On Apr 30, 2014, at 4:50 AM, Zaheduzzaman Sarker <zaheduzzaman.sarker@ericsson.com> wrote:

> Are you saying re-ordering is not a phenomena that we can observe in the current Internet? And we should not have test cases to handle re-ordering of packets in RMCAT?

Packet reordering, loss, and duplication happen. Where and to what degree is a question of the structure of networks that packets pass through and what happens in those networks. The last time I know of someone doing an actual measurement and reporting the results was rather a while ago, but it said that at that time about 5% of arriving traffic was reordered. For systemic reasons, I would imagine this is reduced, and very dependent on what networks and types of networks are crossed.

Going out on a limb a bit (this is what I suspect, not what I know), I would imagine that today there are three major sources of traffic reordering. One is loss; in radio networks (which include 3g/etc but also include 802.11, 802.15, and 802.16), loss and retransmission are pretty common. It would be interesting to have someone write a paper measuring and analyzing the resultant “best effort” behaviors in those networks. Another is load balancing in the network; while it is common for ECMP routing to send a subset of flows one way and another subset on another, some networks schedule packets on the most available bandwidth or go round robin. That is a recipe for reordering. The other has to do with adaptive bitrate video and services that deliver it by literally duplicating data. In these services, there is a path from the CDN to the consumer that consists of two disjoint paths. The TCP originator is configured with a link layer multicast address for its first hop router, and there are in fact two such routers, one on each of the parallel paths. The packets don’t arrive at the endpoint, but they do arrive at a point just before it, and the first of each pair of packets to arrive is forwarded to the endpoint. You can imagine that the collection point sees frequent duplication and some degree of reordering.

The single biggest source of reordering, I will postulate, is none of those; it is the result of loss due to TCP’s AIMD behavior. When a packet is dropped in flight due to queue depth or delay, the rest of the packets in that RTT arrive before it, and then its retransmission arrives. Voila! Packet reordering.

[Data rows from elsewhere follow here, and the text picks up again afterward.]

File: config.mk
export PLATFORM = sky130hd
export DESIGN_NAME = esp_cmd_top
export DESIGN_NICKNAME = d
export VERILOG_FILES = /design/src/common/esp_cmd_pkg.sv /design/src/common/cmd_if.sv /design/src/design/esp_cmd_top.sv /design/src/design/cmd_regs.sv /design/src/design/cmd_parser.sv /design/src/spi/spi_target.sv
export SDC_FILE = /design/constraint.sdc
export NUM_CORES = 1
export LEC_CHECK = 0
export BUFFER_PORTS_ARGS = -buffer_cell sky130_fd_sc_hd__buf_4
export CAP_MARGIN = 30
export CORE_UTILIZATION = 55
export CTS_CLUSTER_DIAMETER = 60
export DETAILED_ROUTE_END_ITERATION = 10
export GPL_TIMING_DRIVEN = 0
export HOLD_SLACK_MARGIN = 0.15
export PLACE_DENSITY = 0.77
export SYNTH_ARGS = -nofsm -noshare
export SYNTH_HDL_FRONTEND = slang
export SYNTH_SLANG_ARGS = --single-unit
File: constraint.sdc
create_clock -name clk -period 2 [get_ports clk]
set_clock_uncertainty 0.1 [all_clocks]
set_input_delay 0.1 -clock clk [delete_from_list [all_inputs] [get_ports clk]]
set_output_delay 0.1 -clock clk [all_outputs]
set_load 0.01 [all_outputs]
File: src/common/esp_cmd_pkg.sv
package esp_cmd_pkg;

  // one byte as it travels over the serial link
  typedef logic [7:0] byte_t;

  // opcode byte, first byte of every command
  typedef logic [7:0] cmd_t;

  // opcodes kept from the controller firmware, numbering unchanged
  localparam cmd_t CMD_GET_COOKIE    = 8'd0;
  localparam cmd_t CMD_SET_FULL_ADDR = 8'd14;   // p0 != 0 enables full addressing
  localparam cmd_t CMD_GET_VERSION   = 8'd15;
  localparam cmd_t CMD_SEND_KEYB     = 8'd19;   // p0 row, p1 column bits
  localparam cmd_t CMD_SET_LED       = 8'd26;   // p0[2:0] red/green/blue
  localparam cmd_t CMD_GET_CONFIG    = 8'd27;

  // parameter slots in the parser
  localparam int MAX_PARAMS = 2;

  // parameter bytes still to come for the current command
  typedef logic [1:0] param_cnt_t;

  // magic byte the controller probes for
  localparam byte_t COOKIE = 8'haf;

  // packs to {major, minor}
  localparam logic [2:0] VERSION_MAJOR = 3'd0;
  localparam logic [4:0] VERSION_MINOR = 5'd3;

  // rgb status led
  localparam int LED_W = 3;

endpackage
File: src/common/cmd_if.sv
`timescale 1ns/100ps

// one decoded command, parser -> register block
interface cmd_if;
  import esp_cmd_pkg::*;

  cmd_t  op;     // opcode
  byte_t p0;     // first parameter
  byte_t p1;     // second parameter
  logic  exec;   // single-cycle strobe, op/p0/p1 valid with it

  // parser side drives everything
  modport parser (
    output op,
    output p0,
    output p1,
    output exec
  );

  // register block only listens
  modport regs (
    input op,
    input p0,
    input p1,
    input exec
  );

endinterface

File: src/design/esp_cmd_top.sv
`timescale 1ns/100ps

module esp_cmd_top #(
  parameter int KEYB_ROWS = 8
) (
  input  logic                          clk,
  input  logic                          arst_n,
  input  logic                          sck,
  input  logic                          cs_n,
  input  logic                          mosi,
  output logic                          miso,
  input  logic [3:0]                    conf,
  output logic [esp_cmd_pkg::LED_W-1:0] led
);
  import esp_cmd_pkg::*;

  byte_t rx_byte;
  logic  rx_valid;
  logic  frame_start;
  byte_t tx_byte;    // answer from register block
  logic  tx_load;

  cmd_if cmd_bus ();   // parser -> regs

  spi_target u_spi (
    .clk         (clk),
    .arst_n      (arst_n),
    .sck         (sck),
    .cs_n        (cs_n),
    .mosi        (mosi),
    .miso        (miso),
    .rx_byte     (rx_byte),
    .rx_valid    (rx_valid),
    .frame_start (frame_start),
    .tx_byte     (tx_byte),
    .tx_load     (tx_load)
  );

  cmd_parser u_parser (
    .clk         (clk),
    .arst_n      (arst_n),
    .rx_byte     (rx_byte),
    .rx_valid    (rx_valid),
    .frame_start (frame_start),
    .cmd         (cmd_bus.parser)
  );

  cmd_regs #(
    .KEYB_ROWS (KEYB_ROWS)
  ) u_regs (
    .clk     (clk),
    .arst_n  (arst_n),
    .cmd     (cmd_bus.regs),
    .conf    (conf),
    .led     (led),
    .tx_byte (tx_byte),
    .tx_load (tx_load)
  );

endmodule

File: src/design/cmd_regs.sv
`timescale 1ns/100ps

module cmd_regs #(
  parameter int KEYB_ROWS = 8
) (
  input  logic                          clk,
  input  logic                          arst_n,
  cmd_if.regs                           cmd,
  input  logic [3:0]                    conf,
  output logic [esp_cmd_pkg::LED_W-1:0] led,
  output esp_cmd_pkg::byte_t            tx_byte,
  output logic                          tx_load
);
  import esp_cmd_pkg::*;

  byte_t       keyb [KEYB_ROWS];   // keyboard matrix, one byte per row
  int unsigned row;
  logic        full_addr;
  logic        any_key;
  logic        answer_req;         // opcode expects an answer byte
  byte_t       answer;

  assign row = cmd.p0 % KEYB_ROWS;   // row index wraps

  // any key down anywhere in the matrix
  always_comb begin
    any_key = 1'b0;
    for (int r = 0; r < KEYB_ROWS; r++)
      any_key = any_key | (|keyb[r]);
  end

  // answer byte for query commands
  always_comb begin
    answer     = '0;
    answer_req = 1'b1;
    case (cmd.op)
      CMD_GET_COOKIE:  answer = COOKIE;
      CMD_GET_VERSION: answer = {VERSION_MAJOR, VERSION_MINOR};
      CMD_GET_CONFIG:  answer = {full_addr, any_key, 2'b00, conf};
      default:         answer_req = 1'b0;
    endcase
  end

  always_ff @(posedge clk or negedge arst_n) begin
    if (!arst_n) begin
      led       <= '0;
      full_addr <= 1'b0;
      tx_load   <= 1'b0;
      for (int r = 0; r < KEYB_ROWS; r++)
        keyb[r] <= '0;
    end else begin
      tx_load <= cmd.exec && answer_req;
      if (cmd.exec) begin
        case (cmd.op)
          CMD_SET_LED:       led <= cmd.p0[LED_W-1:0];   // bit0 red, bit1 green, bit2 blue
          CMD_SET_FULL_ADDR: full_addr <= |cmd.p0;
          CMD_SEND_KEYB:     keyb[row] <= cmd.p1;
          default: ;
        endcase
      end
    end
  end

  // loaded together with the tx_load pulse
  always_ff @(posedge clk) begin
    if (cmd.exec && answer_req)
      tx_byte <= answer;
  end

endmodule

File: src/design/cmd_parser.sv
`timescale 1ns/100ps

module cmd_parser (
  input  logic               clk,
  input  logic               arst_n,
  input  esp_cmd_pkg::byte_t rx_byte,
  input  logic               rx_valid,
  input  logic               frame_start,
  cmd_if.parser              cmd
);
  import esp_cmd_pkg::*;

  localparam int IDX_W = $clog2(MAX_PARAMS);

  typedef enum logic {
    idle,
    read_params
  } state_t;

  state_t           state;
  cmd_t             op;
  byte_t            params [MAX_PARAMS];
  param_cnt_t       left;       // parameter bytes still missing
  logic [IDX_W-1:0] idx;        // next parameter slot
  logic             exec;
  param_cnt_t       n_params;
  logic             op_known;

  // parameter count per opcode
  always_comb begin
    n_params = '0;
    op_known = 1'b1;
    case (rx_byte)
      CMD_SEND_KEYB:     n_params = 2'd2;
      CMD_SET_LED,
      CMD_SET_FULL_ADDR: n_params = 2'd1;
      CMD_GET_COOKIE,
      CMD_GET_VERSION,
      CMD_GET_CONFIG:    n_params = 2'd0;
      default:           op_known = 1'b0;   // ignored, stay idle
    endcase
  end

  always_ff @(posedge clk or negedge arst_n) begin
    if (!arst_n) begin
      state <= idle;
      left  <= '0;
      idx   <= '0;
      exec  <= 1'b0;
    end else begin
      exec <= 1'b0;
      if (frame_start) begin
        state <= idle;   // every cs frame starts with an opcode
      end else if (rx_valid) begin
        case (state)
          idle: begin
            if (op_known) begin
              if (n_params == '0) begin
                exec <= 1'b1;   // opcode is the whole command
              end else begin
                state <= read_params;
                left  <= n_params;
                idx   <= '0;
              end
            end
          end
          read_params: begin
            idx <= idx + 1'b1;
            if (left == 2'd1) begin
              exec  <= 1'b1;
              state <= idle;
            end else begin
              left <= left - 2'd1;
            end
          end
        endcase
      end
    end
  end

  // opcode and parameter capture
  always_ff @(posedge clk) begin
    if (rx_valid && !frame_start) begin
      if (state == idle)
        op <= rx_byte;
      else
        params[idx] <= rx_byte;
    end
  end

  assign cmd.op   = op;
  assign cmd.p0   = params[0];
  assign cmd.p1   = params[1];
  assign cmd.exec = exec;

endmodule

File: src/spi/spi_target.sv
`timescale 1ns/100ps

module spi_target (
  input  logic               clk,
  input  logic               arst_n,
  input  logic               sck,
  input  logic               cs_n,
  input  logic               mosi,
  output logic               miso,
  output esp_cmd_pkg::byte_t rx_byte,
  output logic               rx_valid,
  output logic               frame_start,
  input  esp_cmd_pkg::byte_t tx_byte,
  input  logic               tx_load
);
  import esp_cmd_pkg::*;

  logic [2:0] sck_sync;    // [1:0] synchronizer, [2] previous value
  logic [2:0] cs_sync;
  logic [1:0] mosi_sync;
  logic       sck_rise;
  logic       sck_fall;
  logic       cs_active;
  logic [2:0] bit_cnt;     // bits seen in the current byte frame
  byte_t      rx_shift;
  byte_t      tx_shift;
  logic       tx_pend;     // answer loaded, frame not started yet
  logic       tx_busy;     // answer frame in progress

  // pin synchronizers, cs resets to deselected
  always_ff @(posedge clk or negedge arst_n) begin
    if (!arst_n) begin
      sck_sync  <= '0;
      cs_sync   <= '1;
      mosi_sync <= '0;
    end else begin
      sck_sync  <= {sck_sync[1:0], sck};
      cs_sync   <= {cs_sync[1:0], cs_n};
      mosi_sync <= {mosi_sync[0], mosi};
    end
  end

  assign sck_rise    = (sck_sync[2:1] == 2'b01);
  assign sck_fall    = (sck_sync[2:1] == 2'b10);
  assign cs_active   = ~cs_sync[1];
  assign frame_start = cs_sync[2] & ~cs_sync[1];   // cs just went low

  // bit counter and receive strobe
  always_ff @(posedge clk or negedge arst_n) begin
    if (!arst_n) begin
      bit_cnt  <= '0;
      rx_valid <= 1'b0;
    end else begin
      rx_valid <= 1'b0;
      if (!cs_active) begin
        bit_cnt <= '0;   // deselect drops a partial byte
      end else if (sck_rise) begin
        bit_cnt  <= bit_cnt + 3'd1;
        rx_valid <= (bit_cnt == 3'd7) && !tx_pend && !tx_busy;   // dummy byte is swallowed
      end
    end
  end

  always_ff @(posedge clk) begin
    if (cs_active && sck_rise)
      rx_shift <= {rx_shift[6:0], mosi_sync[1]};   // msb first
  end

  assign rx_byte = rx_shift;

  // answer frame tracking
  always_ff @(posedge clk or negedge arst_n) begin
    if (!arst_n) begin
      tx_pend <= 1'b0;
      tx_busy <= 1'b0;
    end else begin
      if (tx_load)
        tx_pend <= 1'b1;
      if (!cs_active) begin
        tx_busy <= 1'b0;
      end else if (sck_rise) begin
        if (bit_cnt == 3'd0 && tx_pend) begin
          tx_pend <= 1'b0;   // first bit of the answer frame
          tx_busy <= 1'b1;
        end else if (bit_cnt == 3'd7) begin
          tx_busy <= 1'b0;   // last bit sampled by master
        end
      end
    end
  end

  // mode 0, next bit after each falling edge
  always_ff @(posedge clk) begin
    if (tx_load)
      tx_shift <= tx_byte;
    else if (tx_busy && sck_fall)
      tx_shift <= {tx_shift[6:0], 1'b0};
  end

  // raw cs_n kills miso at once on deselect
  assign miso = ~cs_n & cs_active & (tx_pend | tx_busy) & tx_shift[7];

endmodule

==> results of run 1 <==
==> state kept, by name, indices dropped and copies added (netlist names), 2 cells and up <==
register         count
u_spi.bit_cnt        3
u_spi.mosi_sync      2
u_regs.keyb         64
u_spi.sck_sync       3
u_spi.rx_byte        8
u_regs.tx_byte       7
u_regs.led           3
u_parser.cmd.op      8
u_parser.params     16
u_spi.tx_shift       8
u_spi.cs_sync        3
u_parser.left        2
==> critical path: cells and delay by family (launching register included) <==
kind             cells  cell delay, ns
AND/OR/NAND/NOR      3            1.14
AO/OA/AOI/OAI        1            0.17
flip-flops           1            0.46
==> per-layer routing <==
metal / up-vias / GRT usage [%]
met3: 22 / 6.24
met2: 61 / 37.9
met1: 1580 / 27.7
li1: 1382 / -
met4: 0 / 10.0
met5: - / 0
==> power by group <==
group / switching, mW / internal, mW
Clock: 1.23 / 1.81
Sequential: 0.0153 / 2.87
Combinational: 0.0554 / 0.0443
==> cells in the final DEF, fill, tap and decap left out, types with 2 or more instances in the layout <==
master	n
buf_12	2
edfxtp_1	47
clkbuf_1	3
buf_4	15
nor2b_1	5
o21ai_0	2
nand3_1	2
inv_6	3
nor3_4	3
mux2_2	57
nor4b_1	2
nor2_1	16
nand4_1	5
dfrtp_1	85
nand2_1	12
a22oi_1	2
clkinv_4	4
and3_1	3
mux2_4	16
a21o_1	5
nand3_2	2
and2_1	4
dfstp_2	3
a21oi_1	2
inv_1	4
nor2b_2	2
buf_6	3
ha_1	4
or4_1	3
dlygate4sd3_1	12
nor4_1	18
nand2b_1	2
clkinvlp_4	2
clkbuf_16	18
==> worst max path at each step <==
stage                                  end  slack, ns                from
after floorplan            u_regs.keyb[40]       0.08  u_parser.cmd.op[3]
after global placement     u_regs.keyb[47]      -0.11  u_parser.cmd.op[3]
after detailed placement   u_regs.keyb[44]      -0.15  u_parser.cmd.op[3]
after CTS                  u_regs.keyb[63]      -0.06  u_parser.cmd.op[3]
after global routing        u_regs.keyb[1]      -0.08  u_parser.cmd.op[5]
final                     u_parser.left[1]      0.001    u_spi.rx_byte[5]
==> cells by family (layout without fill, tap and decap cells) <==
family                     count (synthesis)  count (layout)
DFF                                      135             135
and+or+nand+nor                           90              90
muxes                                     75              75
AOI/OAI and AO/OA                         23              23
buffers and inverters                     11              72
adders and majority gates                  4               4
xor gates and xnor gates                   2               2
==> per-stage QoR <==
| step | hold slack (ns) | TNS (ns) | utilization (%) | instances |
|---|---|---|---|---|
| floorplan | -0.296 | 0 | - | 340 |
| global placement | 0.109 | -1.99 | 60.1 | 481 |
| detailed placement | 0.00299 | -3.29 | 60.4 | 482 |
| CTS | 0.252 | -1.11 | 68.6 | 529 |
| global route | 0.252 | -1.62 | 69.8 | 530 |
| finish | 0.250 | 0 | 69.8 | 530 |
==> timing repair <==
action / CTS / global route
buffers inserted: 4 / 2
endpoints found under the hold margin: 95 / 0
pin swaps: 4 / 2
hold buffers: 13 / 0
resized for setup: 4 / 25
setup endpoints to repair: 56 / 56
==> final cells by class <==
cell class              count  area, um2
inverters                   4       15.0
well taps                 129        161
plain buffers               5       31.3
multi-input cells         194       1790
repair buffers             32        323
clock buffers              20        468
flip-flops and latches    135       3620
fillers                   580       2810
clock inverters            11        113
==> results.cfg, run 1 <==
[synth]
synth_compound_gate_area_share_pct = 3.16
post_synth_xor_area_fraction_pct = 0.327
seq_area_frac_synth_pct = 67.6
syn_avg_cell_area_um2 = 15.7
postSynthCellCount = 340
yosysWarnings = 0
netlist-cell-type-count = 49
largest_family_of_logic_cells_by_synthesized_area = multiplexers
syn-cell-area_um2 = 5350
synth_flop_cell = dfrtp_1
synth.mux.area_fraction_pct = 15.8
synthAdderAreaFrac_pct = 0.935
synthSimpleGateAreaFrac_pct = 11.2
leading_post_synthesis_cells_by_cell_area = dfrtp_1 40%, edfxtp_1 26%, mux2_2 15%
synth-edff-count = 47
synth_async_sr_flop_share_pct = 65.2
postSynthRegisterBits = 135
number_of_nets_in_the_synthesized_netlist = 353
synth_largest_type_area_fraction_pct = 39.7
synth_commonest_cells = 85 x dfrtp_1, 73 x mux2_2, 47 x edfxtp_1
synth.most_common_cell = dfrtp_1
synth_largest_area_cell = dfrtp_1

[timing]
setup_ws_ns = 0.00149
finalWorstPathRequiredPeriod_ns = 2.00
transition_time_of_the_tightest_slew_check_pin_ns = 0.814
final_min_period_over_clock_period_pct = 99.9
hold_violations = 0
final-max-slew-violation-count = 0
max_clock_freq_mhz = 500
final-setup-viol-count = 0
rsz0062_at_grt = true
timing.max_slew.rel_slack_pct = 45.6

[drt]
first_iter_violations = 100
final_antenna_net_count = 0
detail_route.wl_per_cell_um = 20.1
top_sig_layer = met4
detailroute.wirelength.met2_um = 5340
dr_wl_met3_um = 345
drt_pass1_iterations = 4
drt_wirelength_um = 10700
drc_errors = 0
num_vias = 3045
avgViaCountPerCell = 5.75
m1WireLength_um = 4770

[setup_path]
crit_type = reg2reg
rr_worst_depth = 4
worst_r2r_startpoint = u_spi.rx_byte[5]
start_kind = flip-flop
r2r_setup_slk_ns = 0.001
crit_path_cell_trace = nor4b_1, nor2_1, nor2_1, o221ai_1
worst_path_most_repeated_cell = nor2_1
max_stage_delay_ns = 0.66
worst_r2r_endpoint = u_parser.left[1]
worst_path_max_delay_cell = nor4b_1
type_of_element_capturing_the_critical_path = flip-flop
critPathArrivalTime_ns = 2.29
cp_max_fo = 6
critical_path_required_ns = 2.29

[placement]
final_wtd_congestion = 0.789
post-dp-hpwl_um = 6130
place.port_buffers = 12
placement.cell_area_um2 = 5630
place_ws_ns = -0.153

[global_route]
grt_pass1_vias = 3113
grt_first_pass_wirelength_um = 16600
grt_use_total_pct = 22.7
grt-ovfl-total = 0
grt_antenna_before_repair = 0
grt_start_max_net_pins = 53

[job]
cap_viol_max_count = 0

[worst_hold_path]
hold_crit_start = u_spi.mosi_sync[0]
hold_path_depth = 0
worst_hold_path.endpoint = u_spi.mosi_sync[1]
worst_hold_class = reg2reg

[final_layout]
final_net_count = 402
antennaDiodeCount = 0
stdcell_area_um2 = 6520
drive_above_1_share_pct = 37.2
syn_to_final_growth_pct = 21.7

[clock_tree]
cts.root.buffer_cell = clkbuf_8
cts_tree = built
number_of_buffers_created_by_cts = 17
max_clock_buf_depth = 2
clkLatencyLatePin_ns = 0.53
clkSlewWorstSetupHoldPaths_ns = 0.06
cts_sinks = 135
h_tree_depth = 4

[outcome]
status = finished clean

[pwr]
totalPowerFinal_mw = 6.02
vdd_ir_drop_max_v = 0.000593
p_per_area_nw_per_um2 = 925
total_leakage_power_nw = 2.87

[die]
top_level_ports = 13
rows = 35
chipWidth_um = 101
floorplan.initialDensity_pct = 57.4
fp.coreArea_um2 = 9330
die_h_um = 101
floorplan.die_area_um2 = 10100
Power figures use the tool's default switching activity.
==> inputs of run 2 (changes only) <==
--- a/config.mk
+++ b/config.mk
@@ -7,12 +7,14 @@
 export LEC_CHECK = 0
 export BUFFER_PORTS_ARGS = -buffer_cell sky130_fd_sc_hd__buf_4
 export CAP_MARGIN = 30
-export CORE_UTILIZATION = 55
+export CELL_PAD_IN_SITES_DETAIL_PLACEMENT = 1
+export CELL_PAD_IN_SITES_GLOBAL_PLACEMENT = 1
+export CORE_UTILIZATION = 47
 export CTS_CLUSTER_DIAMETER = 60
 export DETAILED_ROUTE_END_ITERATION = 10
 export GPL_TIMING_DRIVEN = 0
 export HOLD_SLACK_MARGIN = 0.15
-export PLACE_DENSITY = 0.77
+export PLACE_DENSITY = 0.82
 export SYNTH_ARGS = -nofsm -noshare
 export SYNTH_HDL_FRONTEND = slang
 export SYNTH_SLANG_ARGS = --single-unit
==> results.cfg, run 2 (synthesis results as in run 1) <==
[setup_path]
max_stage_delay_ns = 0.43
crit_type = reg2reg
worst_path_most_repeated_cell = nor3_4
start_kind = flip-flop
worst_path_max_delay_cell = edfxtp_1
type_of_element_capturing_the_critical_path = flip-flop
critical-path-top-delay-family = simple AND/OR/NAND/NOR gates
critical_path_required_ns = 2.19
cp_num_buf_inv = 3
critPathArrivalTime_ns = 2.22
worst_r2r_startpoint = u_parser.cmd.op[5]
crit_path_cell_trace = nor3_4, buf_6, nand3_4, buf_4, nor3_4, buf_12, mux2_2
cp_max_fo = 8
setup.worst_path.start = u_parser.cmd.op[5]

[final_layout]
utilization_pct = 60.4
drive_above_1_share_pct = 36.8
largest_register = u_regs.keyb
layout_common_cells = 85 x dfrtp_1, 57 x mux2_2, 47 x edfxtp_1
syn_to_final_growth_pct = 24.0
top_regs = u_regs.keyb: 64 flops, u_parser.params: 16 flops
largest_register_ffs = 64
final_net_count = 402
antennaDiodeCount = 0
mostFrequentLayoutCell = dfrtp_1

[global_route]
grt_use_total_pct = 24.1
grt_pass1_vias = 3544
grt-ovfl-total = 0
grt_first_pass_wirelength_um = 20300
grt_start_max_net_pins = 68
grt_antenna_before_repair = 0

[clock_tree]
cts_sinks = 135
h_tree_depth = 4
clkLatencyLatePin_ns = 0.42
number_of_buffers_created_by_cts = 17
cts.root.buffer_cell = clkbuf_16
clkSlewWorstSetupHoldPaths_ns = 0.06
cts_tree = built
max_clock_buf_depth = 2

[timing]
rsz0062_at_grt = true
final-max-slew-violation-count = 0
final_min_period_over_clock_period_pct = 101
timing.max_slew.rel_slack_pct = 40.2
finalWorstPathRequiredPeriod_ns = 2.02
final-setup-viol-count = 4
hold_violations = 0
setup_ws_ns = -0.0247
transition_time_of_the_tightest_slew_check_pin_ns = 0.895
max_clock_freq_mhz = 494

[pwr]
vdd_ir_drop_max_v = 0.000673
pwr-share-comb_pct = 1.5
internal_power_mw = 5.27
total_leakage_power_nw = 2.91
seqPwrFrac_pct = 44.6
netSwitchingPower_mw = 1.20
p_per_area_nw_per_um2 = 975
totalPowerFinal_mw = 6.47
switching_share_pct = 18.5
power_frac_clock_pct = 53.9

[die]
rows = 38
top_level_ports = 13
chipWidth_um = 109
fp.coreArea_um2 = 11000
floorplan.die_area_um2 = 11800
floorplan.initialDensity_pct = 48.7
die_h_um = 109

[job]
cap_viol_max_count = 0

[placement]
final_wtd_congestion = 0.760
post-dp-hpwl_um = 7120
place.port_buffers = 12

[drt]
avgViaCountPerCell = 5.73
drc_errors = 0
drt_pass1_iterations = 4
detail_route.wl_per_cell_um = 22.8
drt_wirelength_um = 12400
first_iter_violations = 104
final_antenna_net_count = 0
num_vias = 3107

[worst_hold_path]
worst_hold_class = in2reg
hold_crit_start = mosi

[outcome]
status = finished with violations
violations = setup timing
-- run 2: cell count changes in the layout (fill, tap and decap cells not counted), sizes merged --
cell,change
buf,+1
bufinv,+5
clkbuf,+2
clkinvlp,-2
dlygate4sd3,-1
inv,-4
-- run 2: what timing repair did --
action | 4_1_cts | 5_1_grt
setup buffers | 8 | 1
gates cloned | 0 | 0
setup endpoints to repair | 66 | 82
hold buffers | 11 | 0
pin swaps | 6 | 4
hold endpoints to repair | 95 | 0
gates resized for setup | 23 | 11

Should TCP handle packet reordering? Yes, of course. Making packet arrival sequence completely random will certainly test that behavior; we could discuss the beneficial effects of running TCP over CSNET in the 1980’s and the resulting hardening of TCP’s algorithms. That doesn’t make that level of reordering a valid simulation of the Internet. A more valid simulation will have one or both of two characteristics - that a packet is dropped, the remaining packets in that RTT pass it, and then it arrives, or that packets frequently arrive disordered but to a degree that doesn’t trigger TCP’s Fast retransmit algorithm.